The existing method basically depends on manual adjustment, a field engineer determines which parameters to adjust according to a client scene, and the parameters are gradually adjusted and optimized by applying a try and error method (try and error) according to experience. The method for manually adjusting the parameters not only requires field technicians to have certain corresponding professional knowledge and relevant experience for various different field application scenes, but also has quite time-consuming realization process, and can not quickly readjust the parameters of the whole system according to the field reality when the use environment is changed so as to ensure the optimal overall performance of the system. In addition, the process of manually adjusting the parameters cannot meet the requirements of current 5G deployment on high-efficiency intellectualization and automation, and cannot keep up with the design requirements of future 6G and 7G radio frequency front ends with higher frequency and bandwidth. Therefore, it is an urgent need to quickly, accurately and effectively optimize and adjust the parameters of each module of the 5G rf front-end transceiver system.
Disclosure of Invention
In view of the above problems, the present invention provides an automatic rf parameter adjusting system and method based on FPGA, which solves the problem that parameters cannot be adaptively adjusted again when the usage scenario changes in the existing rf front-end module.
According to a first aspect of the present invention, an FPGA-based radio frequency parameter automatic adjusting system is disclosed, which comprises:
the scene module is used for acquiring a use scene;
the input module is used for acquiring the parameter characteristic vector needing to be re-adjusted and inputting the parameter characteristic vector into the FPGA module;
and the FPGA module is used for selecting and configuring a parameter adjusting algorithm according to the parameter characteristic vector and regenerating a new hardware algorithm logic according to the parameter adjusting algorithm.
Optionally, for the FPGA-based radio frequency parameter automatic adjustment system, the FPGA module has a storage resource, and the usage scenario is stored in the storage resource.
Optionally, for the FPGA-based radio frequency parameter automatic adjustment system, the restriction condition of the obtaining usage scenario includes at least one of frequency, power, and accuracy.
Optionally, for the FPGA-based radio frequency parameter automatic adjusting system, the input module includes at least one of a BB ADC/DAC, an OFFSET DAC, a BG LPF, a BG VGA, a Mixer, an RF LO, an RF PA, and an LNA.
Optionally, for the FPGA-based radio frequency parameter automatic adjustment system, the parameter feature vector includes: at least one of a bias voltage, a bias current, a number of DC offset controls, a number of bandwidth adjustment bits, a number of gain adjustment bits, and a filter coefficient.

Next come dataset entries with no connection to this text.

This design comes from an exercise in tuning for small area on the open sky130 flow, not from production work. Function was checked by simulation only, so behaviour that the tests miss may differ from the original. Power and IR drop assume default switching activity.

==> flow/design.v (excerpt) <==
module core_top (
    input  logic        clk,
    input  logic        reset,
    input  logic [19:0] instruction,
    input  logic        load_en,
    input  logic [2:0]  load_addr,
    input  logic [2:0]  rd_addr,
    input  logic [19:0] load_data,
    output logic [19:0] rd_data,
    output logic        fetch_enable,
    output logic        decode_enable,
    output logic        execute_enable,
    output logic        write_back_enable,
    output logic        trap_mode,
    output logic        zero_flag,
    output logic        sign_flag,
    output logic        carry_flag
);
Size: ~220 flip-flops, about 77 I/O pins, ~12,000 um2 of cells after synthesis.
==> flow/config.mk <==
export PLATFORM = sky130hd
export DESIGN_NAME = core_top
export DESIGN_NICKNAME = core_top
export VERILOG_FILES = /design/flow/design.v
export SDC_FILE = /design/flow/constraint.sdc
export NUM_CORES = 4
export LEC_CHECK = 0
export CAP_MARGIN = 20
export CORE_MARGIN = 2
export CORE_UTILIZATION = 65
export PLACE_DENSITY = 0.8
export SLEW_MARGIN = 20
export SYNTH_HIERARCHICAL = 1
export SYNTH_MINIMUM_KEEP_SIZE = 0
==> flow/constraint.sdc <==
create_clock -name core_clock -period 8.0 [get_ports {clk}]
set_input_delay 1.6000 -clock core_clock [delete_from_list [all_inputs] [get_ports {clk}]]
set_output_delay 1.6000 -clock core_clock [all_outputs]
set_load 0.01 [all_outputs]
standard.sh (not shown) runs the stock make flow with config.mk's settings and CLKGATE_MAP_FILE= SYNTH_SCRIPT=/design/flow/synth_recipe.tcl, a recipe that flattens the netlist after the stock synthesis.
==> flow/flow/run.sh <==
#!/bin/bash
# Layout flow: the standard flow (standard.sh, unchanged synthesis and
# steps) with these settings changed:
#  - port buffers are sky130_fd_sc_hd__buf_1 (every port still gets one);
#  - the clock tree is built from clkbuf_4/clkbuf_8 without dummy loads,
#    with sink clusters of up to 16 flip-flops.
# Each tool's full output stays in orfs/logs/; make's output goes to
# flow_make.log in the work folder.
set -euo pipefail
export BUFFER_PORTS_ARGS="-buffer_cell sky130_fd_sc_hd__buf_1"
export CTS_ARGS="-sink_clustering_enable -repair_clock_nets -dont_use_dummy_load -buf_list {sky130_fd_sc_hd__clkbuf_4 sky130_fd_sc_hd__clkbuf_8} -sink_clustering_size 16 -sink_clustering_max_diameter 80"
bash standard.sh finish > flow_make.log 2>&1
Change:
--- a/flow/design.v
+++ b/flow/design.v
@@ -264,66 +264,71 @@
     always_comb begin
         tt = 4'b0000;
         if (o_not)  tt = 4'b0011;
         if (o_and)  tt = 4'b1000;
         if (o_or)   tt = 4'b1110;
         if (o_xor)  tt = 4'b0110;
         if (o_swap) tt = 4'b1010;
     end
     wire o_logic = o_not | o_and | o_or | o_xor | o_swap;
     wire o_sr = o_shr | o_ror;
     wire o_sl = o_shl | o_rol;
     wire [3:0] ntt = ~(tt & {4{o_logic}});
+    wire [3:0] ntt_h = ~(tt & {4{o_logic & ~half}});
+    wire o_sr_h = o_sr & ~half;
+    wire o_sl_h = o_sl & ~half;
+    wire o_arith_h = o_arith & ~half;
     for (genvar i = 0; i < 20; i++) begin : g_alu
         logic sri, sli, nl;
         if (i == 19)     assign sri = o_ror & ~half & opa[0];
         else if (i == 9) assign sri = opa[10] | (o_ror & half & opa[0]);
         else             assign sri = opa[i+1];
         if (i == 0)      assign sli = o_rol & a_top;
         else             assign sli = opa[i-1];
-        alu_lu   i_lu (.a(opa[i]), .b(opb[i]), .ntt(ntt), .nl(nl));
-        alu_rsel i_rs (.nl(nl), .sr(o_sr), .sri(sri), .sl(o_sl), .sli(sli), .ar(o_arith),
+        alu_lu   i_lu (.a(opa[i]), .b(opb[i]), .ntt(i < 10 ? ntt : ntt_h), .nl(nl));
+        alu_rsel i_rs (.nl(nl), .sr(i < 10 ? o_sr : o_sr_h), .sri(sri),
+            .sl(i < 10 ? o_sl : o_sl_h), .sli(sli), .ar(i < 10 ? o_arith : o_arith_h),
             .s(sum[i]), .r(r1[i]));
     end
-    wire [19:0] r1m = {r1[19:10] & {10{~half}}, opb[9:0]};
+    wire [19:0] r1m = {r1[19:10], opb[9:0]};
     wire writes  = o_not | o_and | o_or | o_xor | o_shr | o_shl | o_ror | o_rol |
                    o_swap | o_inc | o_dec | o_add | o_sub;
     wire z_upd   = writes & ~o_swap | o_eq;
     wire s_upd   = writes & ~o_swap | o_gt | o_lt;
     wire c_upd   = o_shr | o_shl | o_inc | o_dec | o_add | o_sub;
     wire cout_w  = half ? c10 : sum[20];
     wire z_val   = r1m == 20'd0;
     wire s_val   = o_gt ? sum[20] : o_lt ? ~sum[20] : (half ? r1m[9] : r1m[19]);
     wire c_val   = o_shr ? opa[0] : o_shl ? a_top : (o_sub | o_dec) ? ~sum[20] : cout_w;
     always_ff @(posedge clk) begin
         if (reset) begin
             zero_flag  <= 1'b0;
             sign_flag  <= 1'b0;
             carry_flag <= 1'b0;
         end else if (write_back_enable) begin
             if (z_upd) zero_flag  <= z_val;
             if (s_upd) sign_flag  <= s_val;
             if (c_upd) carry_flag <= c_val;
         end
     end
     wire        wb_w = write_back_enable & writes;
-    wire [19:0] nwbus = ~({20{~reset}} & (wb_w ? r1m : load_data));
+    wire [19:0] nwbus = ~(wb_w ? r1m : load_data);
     logic [7:0]  sel_a, nsel_w, hold;
     always_comb
         for (int i = 0; i < 8; i++) begin
             logic sw;
             sel_a[i]  = ~reset & wb_w & o_swap & (dst2 == 3'(i));
-            sw        = reset | (wb_w ? ((dst1 == 3'(i)) & ~sel_a[i]) : (load_en & (load_addr == 3'(i))));
+            sw        = ~reset & (wb_w ? ((dst1 == 3'(i)) & ~sel_a[i]) : (load_en & (load_addr == 3'(i))));
             nsel_w[i] = ~sw;
-            hold[i]   = ~(sel_a[i] | sw);
+            hold[i]   = ~reset & ~(sel_a[i] | sw);
         end
     logic [19:0] rnext [8];
     for (genvar i = 0; i < 8; i++) begin : g_rf
         for (genvar k = 0; k < 20; k++) begin : g_bit
             rf_bit i_b (.q(regs[i][k]), .a(opa[k]), .sel_a(sel_a[i]), .hold(hold[i]),
                 .nw(nwbus[k]), .nsw(nsel_w[i]), .d(rnext[i][k]));
         end
     end
     always_ff @(posedge clk)
         for (int i = 0; i < 8; i++) regs[i] <= rnext[i];
 endmodule
 `default_nettype wire
Worst hold slack barely changes.
Synthesized area fell by 0.63%.
Global-route usage decreases by 1.5 points.
Setup slack got worse by 0.17 ns.
Design area fell by 0.53%.
Combinational power falls by 34%.
Final cell count is lower by 2.4%.
Non-clock buffer count drops by 4.
Synthesized cell count shrinks by 2.7%.
Die area goes down by 0.61%.
Clock skew falls by 0.038 ns.

## afterwards: timing with drivers on the ports
The flow's constraints put no driver on any port. The routed layouts listed below were extracted and timed again, unchanged, in two steps. Step 1 assumes that a clkbuf_16 drives the clock port and a buf_2 every other input. Step 2 times the ports against the registers' clock, not the clock port: input delays grow and output delays shrink by t, the midpoint of the rising clock arrivals with the driver on. a / b / c = ideal / step 1 / step 2; a / b = the first two.
| run | t (ns) | setup slack, ns | clock arrival spread, ns | worst slew at a driven data input, ns | pins driven straight from the clock port |
|---|---|---|---|---|---|
| the first run | 0.564 | 2.097 / 2.097 / 2.097 | 0.054 / 0.053 | 0.06 | 1 |
| the second run | 0.575 | 1.932 / 1.932 / 1.932 | 0.017 / 0.017 | 0.04 | 1 |
After both steps setup and hold are still met in every run listed.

According to a second aspect of the present invention, there is provided a method for automatically adjusting radio frequency parameters based on an FPGA, comprising:
acquiring a use scene;
acquiring a parameter feature vector needing to be re-adjusted and inputting the parameter feature vector into an FPGA module;
and selecting and configuring a parameter adjusting algorithm according to the parameter feature vector, and regenerating a new hardware algorithm logic according to the parameter adjusting algorithm.

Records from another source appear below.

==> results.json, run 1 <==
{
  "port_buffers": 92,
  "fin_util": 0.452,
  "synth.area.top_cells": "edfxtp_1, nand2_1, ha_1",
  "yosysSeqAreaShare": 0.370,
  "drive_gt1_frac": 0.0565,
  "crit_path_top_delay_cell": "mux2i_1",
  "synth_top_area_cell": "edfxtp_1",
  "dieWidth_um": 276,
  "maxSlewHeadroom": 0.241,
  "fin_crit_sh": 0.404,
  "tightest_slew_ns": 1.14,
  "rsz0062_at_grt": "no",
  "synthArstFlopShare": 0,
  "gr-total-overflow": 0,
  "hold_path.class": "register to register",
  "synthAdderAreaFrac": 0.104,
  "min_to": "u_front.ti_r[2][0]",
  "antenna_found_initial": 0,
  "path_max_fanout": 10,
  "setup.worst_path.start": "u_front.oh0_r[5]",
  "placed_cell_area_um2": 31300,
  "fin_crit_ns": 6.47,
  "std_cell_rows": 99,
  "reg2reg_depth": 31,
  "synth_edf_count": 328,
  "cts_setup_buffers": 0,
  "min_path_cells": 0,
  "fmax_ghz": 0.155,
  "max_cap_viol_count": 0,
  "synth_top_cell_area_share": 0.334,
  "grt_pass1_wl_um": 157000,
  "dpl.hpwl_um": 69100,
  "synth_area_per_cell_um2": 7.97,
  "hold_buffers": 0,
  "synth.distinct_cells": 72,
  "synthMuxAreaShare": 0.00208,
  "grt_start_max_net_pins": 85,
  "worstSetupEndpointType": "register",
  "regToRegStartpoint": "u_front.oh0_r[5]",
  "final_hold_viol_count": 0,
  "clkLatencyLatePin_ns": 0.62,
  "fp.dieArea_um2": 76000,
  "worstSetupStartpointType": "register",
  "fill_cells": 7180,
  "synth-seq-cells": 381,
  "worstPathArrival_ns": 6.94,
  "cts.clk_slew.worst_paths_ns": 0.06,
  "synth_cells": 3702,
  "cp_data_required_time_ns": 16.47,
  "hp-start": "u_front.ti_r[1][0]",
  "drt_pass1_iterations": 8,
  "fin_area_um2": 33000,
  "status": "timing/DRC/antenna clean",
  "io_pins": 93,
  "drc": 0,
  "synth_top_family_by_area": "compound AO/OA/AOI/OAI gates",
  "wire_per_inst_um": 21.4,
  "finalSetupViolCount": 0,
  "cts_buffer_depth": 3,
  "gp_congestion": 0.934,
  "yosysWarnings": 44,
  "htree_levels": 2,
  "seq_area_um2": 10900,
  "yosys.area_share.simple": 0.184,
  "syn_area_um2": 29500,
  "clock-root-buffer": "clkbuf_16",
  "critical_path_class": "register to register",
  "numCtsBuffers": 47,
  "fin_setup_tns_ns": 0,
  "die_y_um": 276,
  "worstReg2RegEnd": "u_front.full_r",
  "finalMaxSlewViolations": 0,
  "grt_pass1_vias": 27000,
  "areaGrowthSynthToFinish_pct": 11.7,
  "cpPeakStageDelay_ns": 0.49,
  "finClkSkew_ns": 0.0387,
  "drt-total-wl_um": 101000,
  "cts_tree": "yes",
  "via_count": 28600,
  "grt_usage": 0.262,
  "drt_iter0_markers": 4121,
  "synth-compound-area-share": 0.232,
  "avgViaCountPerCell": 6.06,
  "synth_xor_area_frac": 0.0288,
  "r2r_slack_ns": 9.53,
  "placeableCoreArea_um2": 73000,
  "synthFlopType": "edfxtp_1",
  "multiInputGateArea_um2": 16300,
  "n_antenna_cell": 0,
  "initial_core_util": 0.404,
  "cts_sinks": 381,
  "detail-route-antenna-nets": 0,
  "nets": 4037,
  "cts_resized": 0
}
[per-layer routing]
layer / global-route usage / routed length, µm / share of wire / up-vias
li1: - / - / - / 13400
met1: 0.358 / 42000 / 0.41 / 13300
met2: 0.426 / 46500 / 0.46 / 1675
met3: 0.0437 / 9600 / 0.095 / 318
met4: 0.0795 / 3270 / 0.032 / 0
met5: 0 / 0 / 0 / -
Context: an optimization exercise on an open-source flow, tuned for small area, a short achievable clock period and few clock cycles per item. The choices shown serve that exercise and are no tape-out recipe. The RTL was checked by simulation tests, not by an equivalence proof against the original design. Power is estimated from default activity; no workload was simulated.

==> run a <==
==> flow/design.v <==
package kced_pkg;
  localparam int EV_W      = 7;
  localparam int PIN_CNT   = 4;
  localparam int KEY_IDX_W = 2;
  localparam int CD_W      = 16;
  localparam int SP_W      = 8;
  localparam int CFG_IDX_W = 2;
  localparam int CFG_W     = 16;
  localparam int EV_HOLD   = 0;
  localparam int EV_DOWN   = 1;
  localparam int EV_UP     = 2;
  localparam int EV_SINGLE = 3;
  localparam int EV_DOUBLE = 4;
  localparam int EV_LONG   = 5;
  localparam int EV_REPEAT = 6;
  localparam logic [SP_W-1:0] SAMPLE_PERIOD_RST   = 8'd20;
  localparam logic [CD_W-1:0] DOUBLE_WINDOW_RST   = 16'd200;
  localparam logic [CD_W-1:0] LONG_TIME_RST       = 16'd2000;
  localparam logic [CD_W-1:0] REPEAT_INTERVAL_RST = 16'd100;
endpackage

Optionally, for the method for automatically adjusting radio frequency parameters based on the FPGA, acquiring a use scenario includes: inputting a new usage scenario description or calling a pre-stored usage scenario.
Optionally, for the FPGA-based radio frequency parameter automatic adjustment method, selecting and configuring a parameter adjustment algorithm according to the parameter feature vector, and regenerating a new hardware algorithm logic according to the parameter adjustment algorithm includes:
and selecting a corresponding parameter adjusting algorithm by using a machine learning algorithm library predefined by the FPGA according to the parameter characteristic vector, automatically selecting the machine learning algorithm from the machine learning algorithm library, and configuring the algorithm according to requirements.

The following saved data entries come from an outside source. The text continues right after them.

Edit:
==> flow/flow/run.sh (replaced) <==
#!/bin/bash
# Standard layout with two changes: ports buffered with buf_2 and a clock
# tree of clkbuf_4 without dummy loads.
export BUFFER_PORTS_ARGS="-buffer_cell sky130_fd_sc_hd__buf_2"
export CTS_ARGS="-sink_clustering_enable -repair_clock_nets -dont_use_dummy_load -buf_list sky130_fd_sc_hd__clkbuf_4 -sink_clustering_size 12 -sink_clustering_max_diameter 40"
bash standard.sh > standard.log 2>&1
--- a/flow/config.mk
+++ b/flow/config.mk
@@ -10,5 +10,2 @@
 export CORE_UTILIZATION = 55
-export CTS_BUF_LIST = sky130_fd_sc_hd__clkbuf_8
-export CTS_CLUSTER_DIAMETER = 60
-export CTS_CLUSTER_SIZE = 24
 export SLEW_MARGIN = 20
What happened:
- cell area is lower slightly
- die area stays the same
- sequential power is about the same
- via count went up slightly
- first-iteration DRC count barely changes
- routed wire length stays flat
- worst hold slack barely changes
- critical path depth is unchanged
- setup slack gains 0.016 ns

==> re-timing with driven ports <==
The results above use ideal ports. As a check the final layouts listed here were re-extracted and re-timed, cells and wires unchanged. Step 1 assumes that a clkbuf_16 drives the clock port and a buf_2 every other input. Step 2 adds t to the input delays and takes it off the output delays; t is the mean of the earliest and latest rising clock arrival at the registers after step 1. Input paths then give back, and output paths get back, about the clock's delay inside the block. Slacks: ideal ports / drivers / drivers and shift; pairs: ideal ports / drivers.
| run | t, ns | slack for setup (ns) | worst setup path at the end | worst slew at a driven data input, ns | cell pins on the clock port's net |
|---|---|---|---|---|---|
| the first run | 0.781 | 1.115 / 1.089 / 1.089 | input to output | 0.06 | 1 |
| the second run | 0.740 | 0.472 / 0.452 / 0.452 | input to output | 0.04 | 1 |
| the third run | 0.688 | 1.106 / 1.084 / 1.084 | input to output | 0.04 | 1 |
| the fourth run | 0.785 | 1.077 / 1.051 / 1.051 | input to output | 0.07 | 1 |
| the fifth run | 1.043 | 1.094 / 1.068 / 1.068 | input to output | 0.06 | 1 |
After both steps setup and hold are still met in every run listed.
Background: an optimization exercise with open tools, aiming at small area. Do not read the settings as production practice.
Function was checked by simulation only, so behaviour that the tests miss may differ from the original.

[run.sh]
#!/bin/bash
# synth_recipe.tcl (not shown) runs the flow's synth.tcl, then flattens the netlist and writes it again
# the make line also repeats each setting of config.mk as NAME=value (left out here)
make -C /OpenROAD-flow-scripts/flow DESIGN_CONFIG=/design/flow/config.mk WORK_HOME=/design/flow/orfs CLKGATE_MAP_FILE= SYNTH_SCRIPT=/design/flow/synth_recipe.tcl finish
[config.mk]
export PLATFORM = sky130hd
export DESIGN_NAME = shared_fifo_bank_top
export DESIGN_NICKNAME = shared_fifo_bank_top
export VERILOG_FILES = /design/flow/design.v
export SDC_FILE = /design/flow/constraint.sdc
export NUM_CORES = 4
export LEC_CHECK = 0
export CAP_MARGIN = 20
export CORE_MARGIN = 2
export CORE_UTILIZATION = 40
export SLEW_MARGIN = 20
[constraint.sdc]
create_clock -name core_clock -period 10.0 [get_ports {clk}]
set_input_delay 2.0000 -clock core_clock [delete_from_list [all_inputs] [get_ports {clk}]]
set_output_delay 2.0000 -clock core_clock [all_outputs]
set_load 0.01 [all_outputs]
[design.v]
package shared_fifo_bank_pkg;
  function automatic integer ptr_width(input integer total_depth);
    ptr_width = (total_depth > 1) ? $clog2(total_depth) : 1;
  endfunction
  function automatic integer cnt_width(input integer total_depth);
    cnt_width = $clog2(total_depth + 1);
  endfunction
endpackage
Context: an optimization exercise on an open-source flow, tuned for small area. The choices shown serve that exercise and are no tape-out recipe. The RTL was checked by simulation tests, not by an equivalence proof against the original design. Power and IR drop assume default switching activity.

--- design/flow/design.v ---
package displayPkg;
    localparam int coordW = 10;
    localparam int angleW = 6;
    typedef struct packed {
        logic [coordW-1:0] x;
        logic [coordW-1:0] y;
        logic              displayOn;
    } pixelT;
    typedef struct packed {
        logic [7:0] red;
        logic [7:0] green;
        logic [7:0] blue;
    } rgbT;
    typedef struct packed {
        logic [coordW-1:0] x;
        logic [coordW-1:0] y;
        logic              xNeg;
        logic              yNeg;
    } ballT;
    typedef struct packed {
        logic signed [7:0] sin;
        logic signed [7:0] cos;
    } trigT;
    localparam rgbT ball1Color = 24'hffbb00;
    localparam rgbT ball2Color = 24'hff0000;
    localparam rgbT backColor  = 24'h555555;
    localparam rgbT blankColor = 24'h000000;
endpackage
module rippleAdd
#(
    parameter int W = 8
)
(
    input  logic [W-1:0] a,
    input  logic [W-1:0] b,
    input  logic         ci,
    output logic [W-1:0] s,
    output logic         co
);
    logic [W:0] c;
    assign c[0] = ci;
    for (genvar i = 0; i < W; i++)
    begin : g_bit
        assign s[i]   = a[i] ^ b[i] ^ c[i];
        assign c[i+1] = (a[i] & b[i]) | (c[i] & (a[i] ^ b[i]));
    end
    assign co = c[W];
endmodule
module rippleCarry
#(
    parameter int W = 8
)
(
    input  logic [W-1:0] a,
    input  logic [W-1:0] b,
    input  logic         ci,
    output logic         co
);
    logic [W:0] c;
    assign c[0] = ci;
    for (genvar i = 0; i < W; i++)
    begin : g_bit
        assign c[i+1] = (a[i] & b[i]) | (a[i] & c[i]) | (b[i] & c[i]);
    end
    assign co = c[W];
endmodule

Optionally, the step of, for the FPGA-based radio frequency parameter automatic adjustment method, and regenerating a new hardware algorithm logic according to the parameter adjustment algorithm includes: the selected parameter adjusting algorithm is called into an EEPROM of the FPGA and then operated by a RAM called by the FPGA, and programming is realized on the internal configurable logic module, the output and input module and the internal connecting line.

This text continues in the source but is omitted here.